3. Other treatments you tried.
Keep track of: any non-drug therapies that you use to control the pain and whether they help.
Did your back feel better or worse after your yoga class? Were you headache-free on a day you visited the acupuncturist? Did taking five minutes at the end of your day to relax and release tension help you sleep with a little less pain? This kind of information will help you see what really lessens your pain and help your doctor get closer to the source of it.
4. Anything else that relieved pain or made it worse.
Keep track of: any big changes that seemed to impact your pain. Did driving for four hours to your in-laws cause your sciatica to flare? When you were in meetings all day and not at your desk, did your lower back feel better than normal? Did those two glasses of red wine precede one of your worst migraines ever? Noticing the small changes in your daily routine that have big impacts on your pain can help you make choices to keep the pain in check.
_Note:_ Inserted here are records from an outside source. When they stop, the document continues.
**src/rtl/display_scan.sv**
```systemverilog
// display_scan: time-multiplexed driver for a common-cathode 7-segment display.
//
// Segment patterns are double-buffered. The host writes a staged copy with
// frame_wr, and the display only ever reads the shadow copy. The shadow copy
// is reloaded only at the start of a scan frame, so one frame never mixes old
// and new data. Each digit gets BLANK dead-time cycles and then DWELL drive
// cycles, and digits are scanned from index 0 up to NDIGITS-1.
//
// Ports
//   clk          system clock; all logic is on the rising edge
//   rst          synchronous, active-high reset
//   en           scan enable; 0 blanks the display and parks the scanner
//   frame_wr     one-cycle write strobe for frame_data
//   frame_data   packed {dp,g,f,e,d,c,b,a} per digit; digit 0 is in [7:0]
//   frame_busy   high while a written frame waits for its swap
//   frame_ack    one-cycle pulse when a staged frame becomes visible
//   frame_start  one-cycle pulse on the first cycle of each scan frame
//   seg_out      active-high segment drive
//   dig_n        active-low digit select; at most one bit is low
module display_scan #(
    parameter int NDIGITS = 4,
    parameter int DWELL   = 1000,
    parameter int BLANK   = 10
) (
    input  logic                   clk,
    input  logic                   rst,
    input  logic                   en,
    input  logic                   frame_wr,
    input  logic [8*NDIGITS-1:0]   frame_data,
    output logic                   frame_busy,
    output logic                   frame_ack,
    output logic                   frame_start,
    output logic [7:0]             seg_out,
    output logic [NDIGITS-1:0]     dig_n
);

    localparam int CMAX = (DWELL > BLANK) ? DWELL : BLANK;
    localparam int CW   = $clog2(CMAX + 1);
    localparam int IW   = (NDIGITS > 1) ? $clog2(NDIGITS) : 1;

    typedef enum logic [1:0] {
        S_IDLE  = 2'd0,
        S_BLANK = 2'd1,
        S_DRIVE = 2'd2
    } state_t;

    state_t                 state_q, state_d;
    logic [IW-1:0]          idx_q, idx_d;
    logic [CW-1:0]          cnt_q, cnt_d;
    logic [8*NDIGITS-1:0]   staged_q, staged_d;
    logic [8*NDIGITS-1:0]   shadow_q, shadow_d;
    logic                   pending_q, pending_d;
    logic [7:0]             seg_q, seg_d;
    logic [NDIGITS-1:0]     dig_n_q, dig_n_d;
    logic                   ack_q, ack_d;
    logic                   start_q, start_d;
    logic                   swap;

    // Split the shadow copy into one pattern per digit.
    logic [7:0] digit [NDIGITS];
    for (genvar gi = 0; gi < NDIGITS; gi++) begin : g_digit
        assign digit[gi] = shadow_q[gi*8 +: 8];
    end

    // Next-state logic. The outputs are derived from the next state, so they
    // register on the same edge as the state and have no combinational path
    // from the inputs.
    always_comb begin
        state_d = state_q;
        idx_d   = idx_q;
        cnt_d   = cnt_q;
        swap    = 1'b0;

        if (!en) begin
            state_d = S_IDLE;
            idx_d   = '0;
            cnt_d   = '0;
        end else begin
            case (state_q)
                S_IDLE: begin
                    state_d = S_BLANK;
                    idx_d   = '0;
                    cnt_d   = '0;
                    swap    = 1'b1;
                end
                S_BLANK: begin
                    if (cnt_q == CW'(BLANK - 1)) begin
                        state_d = S_DRIVE;
                        cnt_d   = '0;
                    end else begin
                        cnt_d = cnt_q + 1'b1;
                    end
                end
                S_DRIVE: begin
                    if (cnt_q == CW'(DWELL - 1)) begin
                        state_d = S_BLANK;
                        cnt_d   = '0;
                        if (idx_q == IW'(NDIGITS - 1)) begin
                            // Wrapping to digit 0 starts a new frame, which
                            // is the only place a swap may happen.
                            idx_d = '0;
                            swap  = 1'b1;
                        end else begin
                            idx_d = idx_q + 1'b1;
                        end
                    end else begin
                        cnt_d = cnt_q + 1'b1;
                    end
                end
                default: begin
                    state_d = S_IDLE;
                    idx_d   = '0;
                    cnt_d   = '0;
                end
            endcase
        end

        // A write on the swap edge wins: the swap consumes the old staged
        // value, and the new data stays pending for the next frame.
        staged_d  = frame_wr ? frame_data : staged_q;
        pending_d = frame_wr ? 1'b1 : (swap ? 1'b0 : pending_q);
        shadow_d  = (swap && pending_q) ? staged_q : shadow_q;

        start_d = swap;
        ack_d   = swap & pending_q;

        // The shadow copy is stable whenever the next state is DRIVE.
        seg_d   = (state_d == S_DRIVE) ? digit[idx_d] : 8'h00;
        dig_n_d = '1;
        for (int i = 0; i < NDIGITS; i++) begin
            if (state_d == S_DRIVE && idx_d == IW'(i)) begin
                dig_n_d[i] = 1'b0;
            end
        end
    end

    always_ff @(posedge clk) begin
        if (rst) begin
            state_q   <= S_IDLE;
            idx_q     <= '0;
            cnt_q     <= '0;
            staged_q  <= '0;
            shadow_q  <= '0;
            pending_q <= 1'b0;
            seg_q     <= 8'h00;
            dig_n_q   <= '1;
            ack_q     <= 1'b0;
            start_q   <= 1'b0;
        end else begin
            state_q   <= state_d;
            idx_q     <= idx_d;
            cnt_q     <= cnt_d;
            staged_q  <= staged_d;
            shadow_q  <= shadow_d;
            pending_q <= pending_d;
            seg_q     <= seg_d;
            dig_n_q   <= dig_n_d;
            ack_q     <= ack_d;
            start_q   <= start_d;
        end
    end

    assign frame_busy  = pending_q;
    assign frame_ack   = ack_q;
    assign frame_start = start_q;
    assign seg_out     = seg_q;
    assign dig_n       = dig_n_q;

endmodule

```
**config.mk**
```make
export PLATFORM = sky130hd
export DESIGN_NAME = display_scan
export DESIGN_NICKNAME = d
export VERILOG_FILES = /design/src/rtl/display_scan.sv
export SDC_FILE = /design/constraint.sdc
export NUM_CORES = 1
export LEC_CHECK = 0
export ABC_AREA = 1
export CAP_MARGIN = 20
export CORE_UTILIZATION = 58
export DETAILED_ROUTE_END_ITERATION = 10
export HOLD_SLACK_MARGIN = 0.03
export PLACE_DENSITY = 0.84
export SETUP_SLACK_MARGIN = 0.02
export SLEW_MARGIN = 20
export SYNTH_ARGS = -nofsm -noshare
export SYNTH_HDL_FRONTEND = slang
export SYNTH_SLANG_ARGS = --single-unit
```
**constraint.sdc**
```tcl
create_clock -name clk -period 4.9 [get_ports clk]
set_input_delay 1.225 -clock clk [delete_from_list [all_inputs] [get_ports clk]]
set_output_delay 1.225 -clock clk [all_outputs]
set_load 0.05 [all_outputs]
```
### After elaboration in Yosys (flattened, before gate mapping)

Cells that the tools add are included.

* register bits after elaboration: 93
* input bits: 36
* output and inout bits: 15
* logic and storage cells: 60

* add/subtract/negate cells: 2
* order comparisons: 1
* eq/ne operators: 9
* muxes and demuxes: 24
* bitwise logic cells: 4
* reduce and logical (&&, ||, !) cells: 10

Operator list (number)
* $mux W10: 2
* $pmux W10 S2: 1
* $bmux W8 S2: 1
* $mux W8: 2
* $mux W2: 6
* $add A10 B1 Y10 const B: 1
* $eq A10 B10 Y1 const B: 1
* $eq A10 B4 Y1 const B: 1
* $eq A2 B2 Y1 const B: 5
* $mux W1: 9
* $pmux W2 S3: 1
* $logic_and A1 B1 Y1: 5
* $eq A2 B1 Y1 const B: 2
* $logic_not A2 Y1: 2
* $pmux W2 S2: 1
* $reduce_or A2 Y1: 2
* $ge A3 B3 Y1 const B: 1
* $not A2 Y3: 1
* $add A2 B1 Y2 const B: 1
* $not A1 Y1: 2
* $pmux W1 S2: 1
* $reduce_bool A2 Y1: 1
* $and A1 B1 Y1: 1

### Depth between registers and ports, before layout

Gate-level depths: netlist of run 1.

* word-level depth: 9
* gate-level depth with buffers: 12

### Worst setup path after synthesis of run 1

OpenSTA, ideal clock, no wires.

* kind: input-to-reg
* start: in en
* end: reg seg_q[7], in the netlist seg_out[7]
* setup time: 0.119 ns
* arrival: 2.135 ns
* slack: 2.647 ns
* stages: 9
* path buffers: 2
* cells stage by stage: buf_2 > nand2_1 > a21oi_4 > nand2_1 > buf_4 > nand2_1 > nand2_1 > nand2_1 > a21oi_1

* cells in the longest elaborated chain, start to end: 5
* elaborated cells between the ends (all ways): 9
* classes of those cells: eq/ne (1); mux (5); bitwise (2); reduce/logical (1)

RTL lines
* from (decl): RTL line 27 `input logic en,`
* $mux W2: RTL line 74 `if (!en) begin`
* $not A2 Y3 (implied by the code): RTL line 128 `seg_d = (state_d == S_DRIVE) ? digit[idx_d] : 8'h00;`
* $bmux W8 S2: RTL line 128
* $mux W8 (implied by the code) (2 in series): RTL line 128
* to (signal assigned): RTL line 156 `seg_q <= seg_d;`
* to (decl): RTL line 53 `logic [7:0] seg_q, seg_d;`

Several ways; a longest one is shown, not always the timed one. The select of a mux whose other input is x is not followed.
A chain may end at the register's enable or synchronous reset.

### Worst setup path after layout of run 1

* start: in en
* end: reg seg_q[6], in the netlist seg_out[6]

Same word-level chain as after synthesis.

==> impl_metrics.ini, run 1 <==
[routing]
post_drt_via_cell_ratio = 5.47
ant_nets = 0
drcViolationCount = 0
drtIter0Drc = 293
wl_um = 8310
drt-pass1-iter-count = 5
wire_per_inst_um = 13.4
routed-via-count = 3395

[critical_path]
critPathMaxFanout = 37
start_kind = input port
crit_arrival_ps = 3520
cp_num_buf_inv = 2
setup.worst_path.end_class = flip-flop
worstPathCellList = clkdlybuf4s50_1, buf_4, nand2_1, a21oi_4, nand2_1, nand2_1, nand2_1, nand2_1, a21oi_1
reg2reg_depth = 10
cpMaxStageDelayCell = nand2_1
startpoint = en
rrSetupSlack_ps = 2470
r2r_end = shadow_q[29]$_SDFFE_PP0P_
crit_family = simple AND/OR/NAND/NOR gates
cp_common_cell = nand2_1
required_ps = 5150
critical_path_class = input port to flip-flop
regToRegStartpoint = cnt_q[0]$_SDFF_PP0_
max_stage_delay_ps = 500

[clock_network]
clk-insertion-delay-late_ps = 360
postCtsHoldBufs = 0
tritoncts = yes
path_clk_slew_ps = 90
postCtsSetupRepairBufs = 0
cts_sinks = 93
cts_resized = 0
cts_buffers = 9
cts_root_buf = clkbuf_8
cts.htree.levels = 3
cts_buffer_depth = 2

[yosys]
avgSynthCellArea_um2 = 7.54
yosys-top-cells-area = dfxtp_1, nand2_1, nor2_1
synth_seq_cells = 93
synth_nets = 549
seq_area_frac_synth_pct = 48.8
netlist.area_leader.share_pct = 48.8
synthCells = 506
synth_area_leader_cell = dfxtp_1
syn_area_mm2 = 0.00382
ys_warn_count = 0
synth.distinct_cells = 27

[finish]
area_growth_pct = 18.1
layout-drive-gt1-share_pct = 6.62
nets = 582
layout_common_cells = nand2_1, dfxtp_1, nor2_1
num_antenna_cells = 0
final_common_cell = nand2_1

[min_path]
hold_start = shadow_q[14]$_SDFFE_PP0P_
worstHoldPathCells = 2
holdPathEnd = shadow_q[14]$_SDFFE_PP0P_
min_path_type = flip-flop to flip-flop

[placed_design]
io_buffer_count = 50
hpwlAfterDp_um = 5560
gp_congestion = 0.824

[power]
combPwrFrac_pct = 7.8
p_clk_share_pct = 38.2
switching_share_pct = 23.8
seqPwrFrac_pct = 54.0
leakagePower_nw = 1.73
p_int_w = 0.00112
vdd_drop_max_uv = 220
p_switching_w = 0.000350
power_density_mw_per_mm2 = 326

[sta]
finalClockSkew_ps = 6.23
rsz0062_at_grt = false
fmax_mhz = 305
drv_slew = 0
worst_pin_slew_ps = 868
finalCriticalPeriod_ps = 3270
hold_viol = 0
min_period_over_period_pct = 66.8
timing.hold.ws_ps = 469
tns_ps = 0
slew_headroom_pct = 42.1
setup_violations = 0

[floorplanning]
core_region_area_mm2 = 0.00635
pin_count = 51
num_rows = 29
fp.dieW_um = 83.1
die_area_mm2 = 0.00691
start_util_pct = 60.1
die_y_um = 83.1

[global_route]
antenna_found_initial = 0
grt_max_degree = 39
gr-usage-met2_pct = 40.5
grt_use_met1_pct = 35.4
busiest_layer = met2
grtUsageTotal_pct = 26.1
grtUsageMet3_pct = 4.77
grt_pass1_vias = 3236
grt_overflow_total = 0
grt_pass1_wl_um = 14700

[job]
drv_cap = 0

[run_status]
outcome = finished clean
-- sequential cells by signal (all words and copies together) (netlist names) --
| register | cells |
|---|---|
| state_q | 2 |
| staged_q | 32 |
| cnt_q | 10 |
| frame_start | 1 |
| shadow_q | 32 |
| frame_busy | 1 |
| frame_ack | 1 |
| idx_q | 2 |
| seg_out | 8 |
| dig_n | 4 |
-- layout make-up --
class | instances | area, µm²
clock inverter | 7 | 96.3
tap | 77 | 96.3
clock buffer | 9 | 124
multi-input combinational | 358 | 1710
inverter | 23 | 86.3
sequential | 93 | 1860
fill | 508 | 1840
timing repair buffer | 54 | 531
-- power groups by stage --
stage	Sequential [W]	Clock (W)	Combinational [W]
3_3_place_gp	0.000811	0	0.000109
4_1_cts	0.000794	0.000568	0.000114
3_5_place_dp	0.000812	0	0.000112
5_1_grt	0.000798	0.000605	0.000129
2_1_floorplan	0.000812	0	0.0000658
6_report	0.000795	0.000562	0.000114
-- worst max-delay path by stage --
stage,cells after the start,slack [ps],endpoint
after floorplan,9,2650,seg_out[7]$_SDFF_PP0_
after global placement,9,1450,seg_out[2]$_SDFF_PP0_
after detailed placement,7,1350,dig_n[3]$_SDFF_PP1_
after CTS,9,1680,seg_out[6]$_SDFF_PP0_
after global routing,9,1400,seg_out[2]$_SDFF_PP0_
final,9,1630,seg_out[6]$_SDFF_PP0_
-- worst min-delay path: cells and delay by family (launching register included) --
| family | cells | cell delay, ps |
|---|---|---|
| flops | 1 | 320 |
| compound gates | 1 | 50 |
| simple gates | 1 | 60 |
-- synth_stat cells --
| cell | count |
|---|---|
| a211oi_1 | 1 |
| a21oi_1 | 44 |
| a21oi_2 | 1 |
| a21oi_4 | 1 |
| buf_1 | 5 |
| buf_2 | 5 |
| buf_4 | 6 |
| buf_6 | 1 |
| clkbuf_1 | 15 |
| dfxtp_1 | 93 |
| ha_1 | 7 |
| inv_1 | 20 |
| inv_2 | 3 |
| nand2_1 | 107 |
| nand2_2 | 5 |
| nand2_4 | 1 |
| nand3_1 | 26 |
| nand3_2 | 1 |
| nand4_1 | 38 |
| nor2_1 | 80 |
| nor2_2 | 3 |
| nor3_1 | 5 |
| nor3b_1 | 1 |
| nor4_1 | 1 |
| o21ai_0 | 32 |
| or2_2 | 1 |
| xor2_1 | 3 |
-- per-layer routing --
metal,up-vias,routed length (µm)
li1,1742,-
met1,1516,3880
met2,119,3780
met3,18,434
met4,0,213
met5,-,0
-- cell families (layout without fill, tap and decap cells) --
group	Yosys count	in the layout	synth area share, %
fa+ha+maj	7	7	2.29
buf+inv	55	93	6.36
flops	93	93	48.8
simple gates	269	269	31.1
compound gates	79	79	10.8
xor+xnor	3	3	0.688
-- through the flow --
stage | instances | worst slack [ps] | util [%] | instance area [µm²] | power, W
finish | 621 | 1630 | 71.0 | 4510 | 0.00147
global route | 621 | 1400 | 71.0 | 4510 | 0.00153
CTS | 621 | 1680 | 71.0 | 4510 | 0.00148
detailed placement | 605 | 1350 | 67.5 | 4290 | 0.000924
global placement | 605 | 1450 | 67.5 | 4290 | 0.000921
floorplan | 506 | 2650 | - | 3820 | 0.000878
Note: power is estimated with default switching activity, not from simulation.
==> run 2, diff against run 1 <==
- CORE_UTILIZATION: 58 -> 54
- PLACE_DENSITY: 0.84 -> 0.79
- clock period: 4.9 -> 3.3 ns (I/O delays scaled with it)
==> run 2 against run 1 <==
Combinational power increased by 49%; worst setup slack got worse by 790 ps; total power increased by 44%; count of clock-buffer cells in the layout increased by 2; sequential cell count unchanged; die area increased by 7.2%; critical path type is now flip-flop to flip-flop; critical endpoint is now shadow_q[21]$_SDFFE_PP0P_; largest power group unchanged.
==> impl_metrics.ini, run 2 (synthesis gave the netlist of run 1 again) <==
[floorplanning]
fp.dieW_um = 86.1
pin_count = 51
core_region_area_mm2 = 0.00679
die_y_um = 86.1
num_rows = 30
start_util_pct = 56.2
die_area_mm2 = 0.00741

[clock_network]
clk-insertion-delay-late_ps = 380
postCtsSetupRepairBufs = 0
cts_root_buf = clkbuf_8
cts.htree.levels = 3
cts_sinks = 93
cts_buffer_depth = 2
cts_resized = 0
cts_buffers = 9
tritoncts = yes
postCtsHoldBufs = 0
path_clk_slew_ps = 90

[power]
power_density_mw_per_mm2 = 468
leakagePower_nw = 1.72
vdd_drop_max_uv = 234

[global_route]
grt_overflow_total = 0
antenna_found_initial = 0
grt_max_degree = 38
grt_pass1_wl_um = 14600
grt_pass1_vias = 3062
grtUsageTotal_pct = 25.3

[routing]
drt-pass1-iter-count = 6
ant_nets = 0
drcViolationCount = 0
wl_um = 8500
routed-via-count = 3390
wire_per_inst_um = 13.2
post_drt_via_cell_ratio = 5.28
drtIter0Drc = 229

[placed_design]
gp_congestion = 0.811
io_buffer_count = 50
postPlaceCellArea_mm2 = 0.00433
hpwlAfterDp_um = 5690

[sta]
finalCriticalPeriod_ps = 2470
slew_headroom_pct = 40.9
rsz0062_at_grt = false
worst_pin_slew_ps = 886
min_period_over_period_pct = 74.8
hold_viol = 0
fmax_mhz = 405
tns_ps = 0
finalClockSkew_ps = 14.5
setup_violations = 0
drv_slew = 0

[min_path]
min_path_type = flip-flop to flip-flop
hold_start = shadow_q[26]$_SDFFE_PP0P_

[critical_path]
setup.worst_path.end_class = flip-flop
critical_path_class = flip-flop to flip-flop
rrSetupSlack_ps = 830
critPathMaxFanout = 34
required_ps = 3550
crit_arrival_ps = 2710
start_kind = flip-flop
regToRegStartpoint = cnt_q[0]$_SDFF_PP0_
startpoint = cnt_q[0]$_SDFF_PP0_

[job]
drv_cap = 0

[finish]
layout_common_cells = nand2_1, dfxtp_1, nor2_1
fillers = 590
largestRegisters = shadow_q (32), staged_q (32), cnt_q (10)
nets = 584
area_growth_pct = 18.6
layout-drive-gt1-share_pct = 6.78
final_common_cell = nand2_1
num_antenna_cells = 0
final_area_mm2 = 0.00453

[run_status]
outcome = finished clean
-- run 2: cell count changes in the layout (fill, tap and decap cells not counted) --
cell        previous run  this run
inv_6                  3         0
buf_4                  4         6
clkinv_4               0         2
bufinv_16              2         1
clkbuf_1               0         1
clkbuf_8               9        10
clkinv_2               2         1
clkinvlp_4             0         1
-- run 2: final timing paths --
path | end | depth (start not counted)
worst max-delay path | shadow_q[21]$_SDFFE_PP0P_ | 10
worst min-delay path | shadow_q[26]$_SDFFE_PP0P_ | 2
worst max register to register | shadow_q[21]$_SDFFE_PP0P_ | 10
worst min register to register | shadow_q[26]$_SDFFE_PP0P_ | 2
-- run 2: final cells by class --
class                           instances  area (µm²)  area share (%)
Sequential cell                        93        1860            41.1
Multi-Input combinational cell        358        1710            37.8
Timing Repair Buffer                   56         546            12.0
Clock buffer                           11         141            3.12
Tap cell                               96         120            2.65
Inverter                               23        86.3            1.91
Clock inverter                          5        60.1            1.33
-- run 2: worst max-delay path, cell delays in order (launching register included) --
cell,delay [ps]
dfxtp_1,410
ha_1,210
nand2_2,90
inv_2,70
nand4_1,100
nor2_1,150
nand2_1,110
nand2_4,290
nand3_2,580
nand2_1,240
a21oi_1,80
-- run 2: power breakdown --
| group | internal (W) | leakage (nW) | switching (W) |
|---|---|---|---|
| clock | 0.000372 | 0.0995 | 0.000397 |
| combinational | 0.0000727 | 0.864 | 0.0000971 |
| sequential | 0.00116 | 0.759 | 0.0000224 |
-- run 2: metrics by stage --
stage               worst slack, ps  utilization [%]  hold slack (ps)  instances  power (W)
floorplan                      1450                -              440        506    0.00130
global placement                669             63.7              455        626    0.00137
detailed placement              604             63.7              460        626    0.00138
CTS                             831             66.6              472        642    0.00212
global route                    420             66.6              491        642    0.00221
finish                          831             66.6              471        642    0.00212
-- run 2: layer usage --
metal  track usage, %  wire length, µm  up-vias
li1                 -                -     1746
met1             35.7             4160     1536
met2             36.7             3780       93
met3             5.97              382       15
met4             10.9              172        0
met5                0                0        -
==> run 3, diff against run 2 <==
- clock period: 3.3 -> 2.3 ns (I/O delays scaled with it)
==> run 3 against run 2 <==
Sequential share of layout area is 0.65 points lower; combinational power is 47% higher; sequential power is 44% higher; routed wire length is 0.91% lower; total power is 46% higher; global-route usage is 0.52 points lower; first-iteration DRC count is 35% higher; clock skew is 7.1 ps lower; non-clock buffer count is 5 higher; die area stayed put; clock power is 51% higher; hold slack worse by 4.5 ps.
5. Moments you are grateful for.
Keep track of: pain-free moments too. Keeping a pain diary can help you and your doctor create a plan to reduce pain and make you more comfortable. But focusing too much on your pain can inadvertently worsen it. Try to set aside a specific time a few times a week, so that you don’t spend every day obsessing about it. And remember to mark down a few good moments to remind you to stay in touch with all the other parts of your life too.